Envoy is architected to optimize scalability and resource utilization by running an event loop on a small number of threads. The “main” thread is responsible for control plane processing, and each “worker” thread handles a portion of the data plane processing. Envoy exposes two statistics to monitor performance of the event loops on all these threads.
- Loop duration: Some amount of processing is done on each iteration of the event loop. This amount will naturally vary with changes in load. However, if one or more threads have an unusually long-tailed loop duration, it may indicate a performance issue. For example, work might not be distributed fairly across the worker threads, or there may be a long blocking operation in an extension that’s impeding progress.
- Poll delay: On each iteration of the event loop, the event dispatcher polls for I/O events and “wakes up” either when some I/O events are ready to be processed or when a timeout fires, whichever occurs first. In the case of a timeout, we can measure the difference between the expected wakeup time and the actual wakeup time after polling; this difference is called the “poll delay.” It’s normal to see some small poll delay, usually equal to the kernel scheduler’s “time slice” or “quantum”—this depends on the specific operating system on which Envoy is running—but if this number elevates substantially above its normal observed baseline, it likely indicates kernel scheduler delays.
These statistics can be enabled by setting enable_dispatcher_stats to true.
Note that enabling dispatcher stats records a value for each iteration of the event loop on every thread. This should normally be minimal overhead, but when using statsd, it will send each observed value over the wire individually because the statsd protocol doesn’t have any way to represent a histogram summary. Be aware that this can be a very large volume of data.
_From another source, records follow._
[src/rtl/sha_nonce_scheduler_pkg.sv]
// Shared SHA-256 types, padding constants and block-building helper
// used by the nonce scheduler and its neighbours.
package sha_nonce_scheduler_pkg;

    typedef struct packed {
        logic [31:0] a;
        logic [31:0] b;
        logic [31:0] c;
        logic [31:0] d;
        logic [31:0] e;
        logic [31:0] f;
        logic [31:0] g;
        logic [31:0] h;
    } hash_state_t;

    localparam int ROUNDS      = 64;
    localparam int TAIL_WORDS  = 3;
    localparam int BLOCK_WORDS = 16;

    localparam logic [31:0] PAD_START = 32'h8000_0000;
    localparam logic [31:0] PAD_LEN   = 32'h0000_0280;

    typedef logic [BLOCK_WORDS-1:0][31:0] block_t;
    typedef logic [TAIL_WORDS-1:0][31:0]  tail_t;

    typedef enum logic [1:0] {
        ST_IDLE,
        ST_ISSUE,
        ST_DRAIN,
        ST_DONE
    } sched_state_t;

    // Second block of an 80-byte header: tail, nonce, then fixed padding.
    function automatic block_t build_block(
        input tail_t       tail,
        input logic [31:0] nonce
    );
        block_t w;
        w     = '0;
        w[0]  = tail[0];
        w[1]  = tail[1];
        w[2]  = tail[2];
        w[3]  = nonce;
        w[4]  = PAD_START;
        w[15] = PAD_LEN;
        return w;
    endfunction

endpackage
[config.mk]
export PLATFORM = sky130hd
export DESIGN_NAME = siso_tx_ctrl
export DESIGN_NICKNAME = d
export VERILOG_FILES = /design/src/rtl/siso_tx_ctrl.sv
export SDC_FILE = /design/constraint.sdc
export NUM_CORES = 1
export LEC_CHECK = 0
export CAP_MARGIN = 10
export CORE_MARGIN = 3
export CORE_UTILIZATION = 63
export DETAILED_ROUTE_END_ITERATION = 10
export DONT_BUFFER_PORTS = 1
export GPL_ROUTABILITY_DRIVEN = 0
export PLACE_DENSITY = 0.88
export SYNTH_ARGS = -nofsm -noshare
export SYNTH_HDL_FRONTEND = slang
export SYNTH_SLANG_ARGS = --single-unit
[constraint.sdc]
create_clock -name clk -period 2.32 [get_ports clk]
set_input_delay 0.464 -clock clk [delete_from_list [all_inputs] [get_ports clk]]
set_output_delay 0.464 -clock clk [all_outputs]
set_load 0.05 [all_outputs]
[src/rtl/siso_tx_ctrl.sv]
// Parallel-to-serial transmit controller: accepts a word over valid/ready, shifts
// it out one bit per clock with shift/frame strobes, then holds a fixed idle gap.
module siso_tx_ctrl #(
  parameter int WIDTH     = 8,
  parameter int GAP       = 1,
  parameter int MSB_FIRST = 1
) (
  input  logic             clk,
  input  logic             rst,
  input  logic [WIDTH-1:0] din,
  input  logic             din_valid,
  output logic             din_ready,
  output logic             sout,
  output logic             shift_en,
  output logic             frame,
  output logic             busy,
  output logic             done
);

  localparam int BCW = $clog2(WIDTH) + 1;
  localparam int GCW = (GAP > 0) ? $clog2(GAP + 1) : 1;
  localparam logic [BCW-1:0] LAST_BIT = BCW'(WIDTH);
  localparam logic [GCW-1:0] LAST_GAP = GCW'(GAP);

  typedef enum logic [1:0] {
    ST_IDLE  = 2'd0,
    ST_SHIFT = 2'd1,
    ST_GAP   = 2'd2
  } state_t;

  state_t           r_state;
  state_t           w_state_nxt;
  logic [WIDTH-1:0] r_shreg;
  logic [WIDTH-1:0] w_shreg_nxt;
  logic [BCW-1:0]   r_bitcnt;
  logic [BCW-1:0]   w_bitcnt_nxt;
  logic [GCW-1:0]   r_gapcnt;
  logic [GCW-1:0]   w_gapcnt_nxt;
  logic             r_sout;
  logic             w_sout_nxt;
  logic             r_shift_en;
  logic             w_shift_en_nxt;
  logic             r_frame;
  logic             w_frame_nxt;
  logic             r_busy;
  logic             w_busy_nxt;
  logic             r_done;
  logic             w_done_nxt;

  // Bit that leaves the word next, and the word with that bit removed.
  function automatic logic first_bit(input logic [WIDTH-1:0] w);
    return (MSB_FIRST != 0) ? w[WIDTH-1] : w[0];
  endfunction

  function automatic logic [WIDTH-1:0] shift_word(input logic [WIDTH-1:0] w);
    return (MSB_FIRST != 0) ? {w[WIDTH-2:0], 1'b0} : {1'b0, w[WIDTH-1:1]};
  endfunction

  always_comb begin
    w_state_nxt    = r_state;
    w_shreg_nxt    = r_shreg;
    w_bitcnt_nxt   = r_bitcnt;
    w_gapcnt_nxt   = r_gapcnt;
    w_sout_nxt     = 1'b0;
    w_shift_en_nxt = 1'b0;
    w_frame_nxt    = 1'b0;
    w_busy_nxt     = r_busy;
    w_done_nxt     = 1'b0;

    unique case (r_state)
      ST_IDLE: begin
        w_busy_nxt = 1'b0;
        if (din_valid) begin
          // The shift register holds the word already advanced past the bit on sout.
          w_state_nxt    = ST_SHIFT;
          w_shreg_nxt    = shift_word(din);
          w_sout_nxt     = first_bit(din);
          w_shift_en_nxt = 1'b1;
          w_frame_nxt    = 1'b1;
          w_busy_nxt     = 1'b1;
          w_bitcnt_nxt   = BCW'(1);
        end
      end

      ST_SHIFT: begin
        w_busy_nxt = 1'b1;
        if (r_bitcnt == LAST_BIT) begin
          w_bitcnt_nxt = '0;
          w_done_nxt   = 1'b1;
          if (GAP > 0) begin
            w_state_nxt  = ST_GAP;
            w_gapcnt_nxt = GCW'(1);
          end else begin
            w_state_nxt = ST_IDLE;
            w_busy_nxt  = 1'b0;
          end
        end else begin
          w_sout_nxt     = first_bit(r_shreg);
          w_shreg_nxt    = shift_word(r_shreg);
          w_shift_en_nxt = 1'b1;
          w_bitcnt_nxt   = r_bitcnt + BCW'(1);
        end
      end

      ST_GAP: begin
        w_busy_nxt = 1'b1;
        if (r_gapcnt == LAST_GAP) begin
          w_state_nxt  = ST_IDLE;
          w_busy_nxt   = 1'b0;
          w_gapcnt_nxt = '0;
        end else begin
          w_gapcnt_nxt = r_gapcnt + GCW'(1);
        end
      end

      default: begin
        w_state_nxt = ST_IDLE;
        w_busy_nxt  = 1'b0;
      end
    endcase
  end

  always_ff @(posedge clk) begin
    if (!rst) begin
      r_state    <= ST_IDLE;
      r_shreg    <= '0;
      r_bitcnt   <= '0;
      r_gapcnt   <= '0;
      r_sout     <= 1'b0;
      r_shift_en <= 1'b0;
      r_frame    <= 1'b0;
      r_busy     <= 1'b0;
      r_done     <= 1'b0;
    end else begin
      r_state    <= w_state_nxt;
      r_shreg    <= w_shreg_nxt;
      r_bitcnt   <= w_bitcnt_nxt;
      r_gapcnt   <= w_gapcnt_nxt;
      r_sout     <= w_sout_nxt;
      r_shift_en <= w_shift_en_nxt;
      r_frame    <= w_frame_nxt;
      r_busy     <= w_busy_nxt;
      r_done     <= w_done_nxt;
    end
  end

  assign din_ready = (r_state == ST_IDLE);
  assign sout      = r_sout;
  assign shift_en  = r_shift_en;
  assign frame     = r_frame;
  assign busy      = r_busy;
  assign done      = r_done;

endmodule

Word level (Yosys, flattened, before mapping)
Index checks and enable logic that the tools add are counted.
Widths: inputs -> output; s select.
{ "word_totals": {"register_bits": 20, "in_bits": 11, "out_inout_bits": 6, "word_cells": 49} }
{ "op_classes": {"add_sub_neg": 2, "eq_ne": 7, "mux": 22, "reduce_logical": 9} }
{ "ops": {"columns": ["operator", "count"], "rows": [
  ["$mux 8", 2],
  ["$pmux 8 s2", 1],
  ["$mux 1", 8],
  ["$mux 4", 2],
  ["$ne 2x2->1 const B", 4],
  ["$pmux 4 s2", 1],
  ["$reduce_and 2->1", 4],
  ["$mux 2", 3],
  ["$pmux 1 s2", 3],
  ["$pmux 2 s3", 1],
  ["$reduce_and 3->1", 2],
  ["$add 4x1->4 const B", 1],
  ["$eq 4x4->1 const B", 1],
  ["$reduce_bool 2->1", 2],
  ["$pmux 1 s3", 1],
  ["$eq 2x1->1 const B", 1],
  ["$eq 2x2->1 const B", 1],
  ["$logic_not 2->1", 1],
  ["$add 1x1->1 const B", 1]
]} }

Longest topological paths before layout
{ "logic_depth": {"depth_word": 3, "depth_mapped": 6} }

Least setup slack after synthesis
OpenSTA, ideal clock, no wires.
{ "synth_timing": {"path_kind": "flip-flop to output port", "from": "register r_state[0]", "to": "output din_ready", "t_arrival_ns": 1.145, "required_time_ns": 1.856, "path_slack_ns": 0.711, "stages_incl_launch_ff": 3, "path_cell_list": "dfxtp_1 > buf_4 > nor2_1"} }
{ "synth_via": {"elab_chain_len": 1} }
{ "synth_rtl": {"columns": ["item", "line", "rtl"], "rows": [
  ["start: declaration", "31", "state_t r_state;"],
  ["start signal: assignment", "135", "r_state <= w_state_nxt;"],
  ["$logic_not 2->1", "147", "assign din_ready = (r_state == ST_IDLE);"],
  ["end: declaration", "12", "output logic din_ready,"]
]} }
Every way passes these cells.

Worst setup path after layout
Ends and elaborated chain as after synthesis.

==> reports/results.txt <==
Status: finished clean
ANT nets after route: 0
First-pass GRT wire length: 2.73 mm
Main combinational cell family by area after synthesis: simple AND/OR/NAND/NOR gates
RSZ-0062 raised after global routing: false
Most frequent cells in the layout: dfxtp_1 (19), nand2_1 (13), a21oi_1 (8)
R2R Setup Slk: 0.68 ns
Synth area leader: dfxtp_1
Post-Route Setup TNS: 0 ns
Crit path to: din_ready
Xor/xnor share of the synthesized area: 0
Crit-path max cell delay: 0.79 ns
Diode count: 0
Slowest-stage cell, CP: nor2_1
Worst reg2reg path depth: 3
Top-area cell type share of the netlist area: 0.448
Starting DRT DRC Count: 16
CP Launch Point: r_state[0]
Total Routing Usage GR: 0.191
FF+latch count, synth: 19
Top_reg_cell synth: dfxtp_1
Final Cycle Share: 0.842
Compound-cell area share of the yosys netlist: 0.208
Syn_nets: 106
Min-delay worst type: in -> reg
Avg Synthesized Cell Area: 9.12 sq um
Worst-case vdd ir drop: 0.600 mV
Actual slew at the worst max-slew pin: 1.01 ns
CTS sink cnt: 19
Arrival time worst endpoint: 1.49 ns
Max_cap viols: 0
I/O pins: 17
DR vias/cell: 6.61
Initial Util: 0.715
CTS tree: yes
R2R Path End: r_shreg[4]
Slew headroom: 0.326
Fraction of layout cells with a size suffix above 1: 0.0879
CP Depth: 1
Buf/Inv on CP: 0
Clock-pin slew on the worst setup and hold paths: 0.10 ns
Vias after detailed routing: 694
Asr flop ratio synth: 0
Worst setup path class: reg -> out
Worst skew pair latency: 0.29 ns
Maximum clock frequency: 512 MHz
Post-CTS Setup Repair Bufs: 0
Largest net degree at the start of global routing: 13
Top cells by area, synth: dfxtp_1 (45%), a311oi_1 (6.2%), nand2_1 (5.8%)
CP Capture Type: output pin
Final setup vio count: 0
Sequential element share of the synthesized area: 0.448
Final-report hold violation count: 0
CTS buffer count: 3
# hold bufs at CTS: 0
Final WL: 1.56 mm
Leading cell type in the layout, fill and taps excluded: dfxtp_1
CTS Buffer Depth: 2
Power Density: 704 nW/um^2
WP data required: 1.86 ns
Max FO, Critical Path: 8
DRC Markers: 0
Start of the worst register-to-register path: r_state[0]
Area grow syn2layout: 0.737%
Final worst path period need: 1.95 ns
Die ar.: 1820 sq um
Final Non-Filler Cells: 105
Overflow after GRT: 0
LEAKAGE: 0.341 nW
Chip width: 42.7 um
Slew Limit Fails: 0
Post_cts resized: 0
Core area: 1190 sq um
Htree depth: 1
Delay-heaviest family, CP: simple AND/OR/NAND/NOR gates
Multiplexer share of the synthesized area: 0.0118
Post-synthesis cell type count: 34
Critical Path Start Type: flop
Dpl hpwl: 1.09 mm
Nets: 105
Gate Count Post-Synth: 93
Post-synth EDFFs: 0
DIE HEIGHT: 42.7 um
Mapped Area: 848 sq um
WL per Instance: 14.8 um
Fin Clk Skew: 0.00176 ns
Port-buffer cells: 0
Crit-path cells: nor2_1
Area share of fa/ha/maj cells after synthesis: 0.0295
# rows: 12
CTS Root Cell: clkbuf_4
Placed Cells: 101
Initial antenna violation count: 0
Simple-gate portion of the synthesized area: 0.240
Synth warn: 0
Drt pass-1 iters: 4
Vias in the first global route: 641
$ cat src/rtl/uart_verici_param_pkg.sv
// Shared encodings for the parametrised UART transmitter: parity modes,
// frame FSM states and a parity-enable helper.
package uart_verici_param_pkg;

  localparam logic [1:0] PARITE_YOK  = 2'd0;
  localparam logic [1:0] PARITE_CIFT = 2'd1;
  localparam logic [1:0] PARITE_TEK  = 2'd2;

  localparam logic [2:0] BOSTA  = 3'd0;
  localparam logic [2:0] BASLA  = 3'd1;
  localparam logic [2:0] VERI   = 3'd2;
  localparam logic [2:0] PARITE = 3'd3;
  localparam logic [2:0] DURMA  = 3'd4;

  // Mode 3 is an alias of "no parity".
  function automatic logic parite_etkin(input logic [1:0] mod);
    return (mod == PARITE_CIFT) || (mod == PARITE_TEK);
  endfunction

endpackage
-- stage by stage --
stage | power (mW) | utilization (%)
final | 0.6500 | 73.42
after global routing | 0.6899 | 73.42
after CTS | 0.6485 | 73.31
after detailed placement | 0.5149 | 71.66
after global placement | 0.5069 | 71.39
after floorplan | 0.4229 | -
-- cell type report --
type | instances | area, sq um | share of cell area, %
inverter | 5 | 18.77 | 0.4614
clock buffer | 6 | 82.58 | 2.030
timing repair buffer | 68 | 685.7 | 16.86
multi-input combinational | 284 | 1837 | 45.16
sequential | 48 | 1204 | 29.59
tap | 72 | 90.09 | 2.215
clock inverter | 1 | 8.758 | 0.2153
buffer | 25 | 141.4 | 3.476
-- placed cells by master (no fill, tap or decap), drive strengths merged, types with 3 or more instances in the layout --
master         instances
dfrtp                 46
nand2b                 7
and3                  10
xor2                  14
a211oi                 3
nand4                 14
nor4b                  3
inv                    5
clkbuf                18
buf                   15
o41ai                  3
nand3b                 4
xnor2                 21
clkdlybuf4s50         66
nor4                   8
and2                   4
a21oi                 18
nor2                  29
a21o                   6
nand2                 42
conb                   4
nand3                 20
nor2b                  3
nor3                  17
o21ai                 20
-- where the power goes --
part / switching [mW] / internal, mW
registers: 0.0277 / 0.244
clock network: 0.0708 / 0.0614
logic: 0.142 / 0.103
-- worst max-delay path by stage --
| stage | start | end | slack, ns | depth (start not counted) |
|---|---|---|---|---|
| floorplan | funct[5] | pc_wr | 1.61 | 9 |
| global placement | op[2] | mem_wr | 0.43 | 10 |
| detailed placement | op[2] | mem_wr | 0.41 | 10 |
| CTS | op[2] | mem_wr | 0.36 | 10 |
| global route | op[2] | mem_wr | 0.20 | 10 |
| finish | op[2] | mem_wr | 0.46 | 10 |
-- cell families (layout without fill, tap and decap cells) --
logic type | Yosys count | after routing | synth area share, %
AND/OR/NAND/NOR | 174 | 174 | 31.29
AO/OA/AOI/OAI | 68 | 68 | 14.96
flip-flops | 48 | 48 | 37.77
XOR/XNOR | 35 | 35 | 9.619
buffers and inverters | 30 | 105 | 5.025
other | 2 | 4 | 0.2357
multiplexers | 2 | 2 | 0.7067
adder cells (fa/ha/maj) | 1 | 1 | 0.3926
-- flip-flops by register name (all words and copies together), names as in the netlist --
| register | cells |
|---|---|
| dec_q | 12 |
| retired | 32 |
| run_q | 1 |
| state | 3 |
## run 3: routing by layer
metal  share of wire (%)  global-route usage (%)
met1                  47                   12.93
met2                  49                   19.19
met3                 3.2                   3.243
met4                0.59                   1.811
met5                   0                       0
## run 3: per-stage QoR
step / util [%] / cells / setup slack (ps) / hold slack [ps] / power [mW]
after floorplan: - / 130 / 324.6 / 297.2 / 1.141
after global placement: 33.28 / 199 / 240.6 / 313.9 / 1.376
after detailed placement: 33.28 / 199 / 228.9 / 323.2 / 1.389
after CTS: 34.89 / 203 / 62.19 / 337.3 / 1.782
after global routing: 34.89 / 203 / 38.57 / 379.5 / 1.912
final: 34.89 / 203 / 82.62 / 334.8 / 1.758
**src/rtl/pc_fetch_unit.sv**
```systemverilog
// Program counter and instruction-fetch front end.
// Issues one fetch at a time to instruction memory, forms redirect targets
// (JR > J/JAL > taken branch) from the instruction currently held in if_*,
// parks a returning word in a one-entry skid buffer when decode is stalled,
// and drops any word fetched down a path that a redirect has abandoned.
//
// Handshake: imem_req/imem_addr are held steady from the cycle a request is
// raised until the cycle imem_ack=1 (data in imem_rdata that same cycle);
// if_* is offered to decode while if_valid=1 and is taken on any cycle where
// if_valid=1 and stall=0.
module pc_fetch_unit #(
    parameter logic [31:0] RESET_PC = 32'h0000_0000
) (
    input  logic        clk,
    input  logic        rst_n,
    input  logic [31:0] branch_offset_sl2,
    input  logic        branch_taken,
    input  logic        jump_en,
    input  logic [25:0] jump_index,
    input  logic        jr_en,
    input  logic [31:0] jr_target,
    input  logic        stall,
    output logic        imem_req,
    output logic [31:0] imem_addr,
    input  logic        imem_ack,
    input  logic [31:0] imem_rdata,
    output logic        if_valid,
    output logic [31:0] if_pc,
    output logic [31:0] if_instr,
    output logic [1:0]  dbg_state
);

    typedef enum logic [1:0] {
        S_BOOT  = 2'd0,
        S_FETCH = 2'd1,
        S_BLOCK = 2'd2
    } state_t;

    state_t      state, state_nx;
    logic [31:0] pc, pc_nx;
    logic        if_valid_nx;
    logic [31:0] if_pc_nx, if_instr_nx;
    logic        skid_valid, skid_valid_nx;
    logic [31:0] skid_pc, skid_pc_nx, skid_instr, skid_instr_nx;
    logic        kill_pending, kill_pending_nx;
    logic [31:0] kill_target, kill_target_nx;

    logic        redirect;
    logic        slot_free;
    logic [31:0] pc4;
    logic [31:0] target;

    // Redirect decode: only the instruction being handed to decode this cycle may redirect.
    always_comb begin
        pc4      = if_pc + 32'd4;
        redirect = if_valid & ~stall & (jr_en | jump_en | branch_taken);
        if (jr_en) begin
            target = {jr_target[31:2], 2'b00};
        end else if (jump_en) begin
            target = {pc4[31:28], jump_index, 2'b00};
        end else begin
            target = pc4 + branch_offset_sl2;
        end
        slot_free = ~if_valid | ~stall;
    end

    // Next-state and datapath updates for the fetch FSM.
    always_comb begin
        state_nx        = state;
        pc_nx           = pc;
        if_valid_nx     = if_valid;
        if_pc_nx        = if_pc;
        if_instr_nx     = if_instr;
        skid_valid_nx   = skid_valid;
        skid_pc_nx      = skid_pc;
        skid_instr_nx   = skid_instr;
        kill_pending_nx = kill_pending;
        kill_target_nx  = kill_target;

        // Decode takes the current word (or redirects away from its successor).
        if (if_valid && !stall) begin
            if_valid_nx = 1'b0;
        end

        case (state)
            S_BOOT: begin
                state_nx = S_FETCH;
            end
            S_FETCH: begin
                if (imem_ack) begin
                    kill_pending_nx = 1'b0;
                    if (redirect) begin
                        pc_nx = target;
                    end else if (kill_pending) begin
                        pc_nx = kill_target;
                    end else begin
                        pc_nx = pc + 32'd4;
                        if (slot_free) begin
                            if_valid_nx = 1'b1;
                            if_pc_nx    = pc;
                            if_instr_nx = imem_rdata;
                        end else begin
                            skid_valid_nx = 1'b1;
                            skid_pc_nx    = pc;
                            skid_instr_nx = imem_rdata;
                            state_nx      = S_BLOCK;
                        end
                    end
                end else if (redirect) begin
                    // Request already in flight: let it finish, then discard it.
                    kill_pending_nx = 1'b1;
                    kill_target_nx  = target;
                end
            end
            S_BLOCK: begin
                if (redirect) begin
                    skid_valid_nx = 1'b0;
                    pc_nx         = target;
                    state_nx      = S_FETCH;
                end else if (!stall) begin
                    if_valid_nx   = 1'b1;
                    if_pc_nx      = skid_pc;
                    if_instr_nx   = skid_instr;
                    skid_valid_nx = 1'b0;
                    state_nx      = S_FETCH;
                end
            end
            default: begin
                state_nx = S_BOOT;
            end
        endcase
    end

    // State register with asynchronous active-low reset.
    always_ff @(posedge clk or negedge rst_n) begin
        if (!rst_n) begin
            state        <= S_BOOT;
            pc           <= RESET_PC;
            if_valid     <= 1'b0;
            if_pc        <= 32'd0;
            if_instr     <= 32'd0;
            skid_valid   <= 1'b0;
            skid_pc      <= 32'd0;
            skid_instr   <= 32'd0;
            kill_pending <= 1'b0;
            kill_target  <= 32'd0;
        end else begin
            state        <= state_nx;
            pc           <= pc_nx;
            if_valid     <= if_valid_nx;
            if_pc        <= if_pc_nx;
            if_instr     <= if_instr_nx;
            skid_valid   <= skid_valid_nx;
            skid_pc      <= skid_pc_nx;
            skid_instr   <= skid_instr_nx;
            kill_pending <= kill_pending_nx;
            kill_target  <= kill_target_nx;
        end
    end

    assign imem_req  = (state == S_FETCH);
    assign imem_addr = pc;
    assign dbg_state = state;

endmodule

```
The event dispatcher for the main thread has a statistics tree rooted at server.dispatcher., and the event dispatcher for each worker thread has a statistics tree rooted at listener_manager.worker_<id>.dispatcher., each with the following statistics:
|loop_duration_us||Histogram||Event loop durations in microseconds|
|poll_delay_us||Histogram||Polling delays in microseconds|
Note that any auxiliary threads are not included here.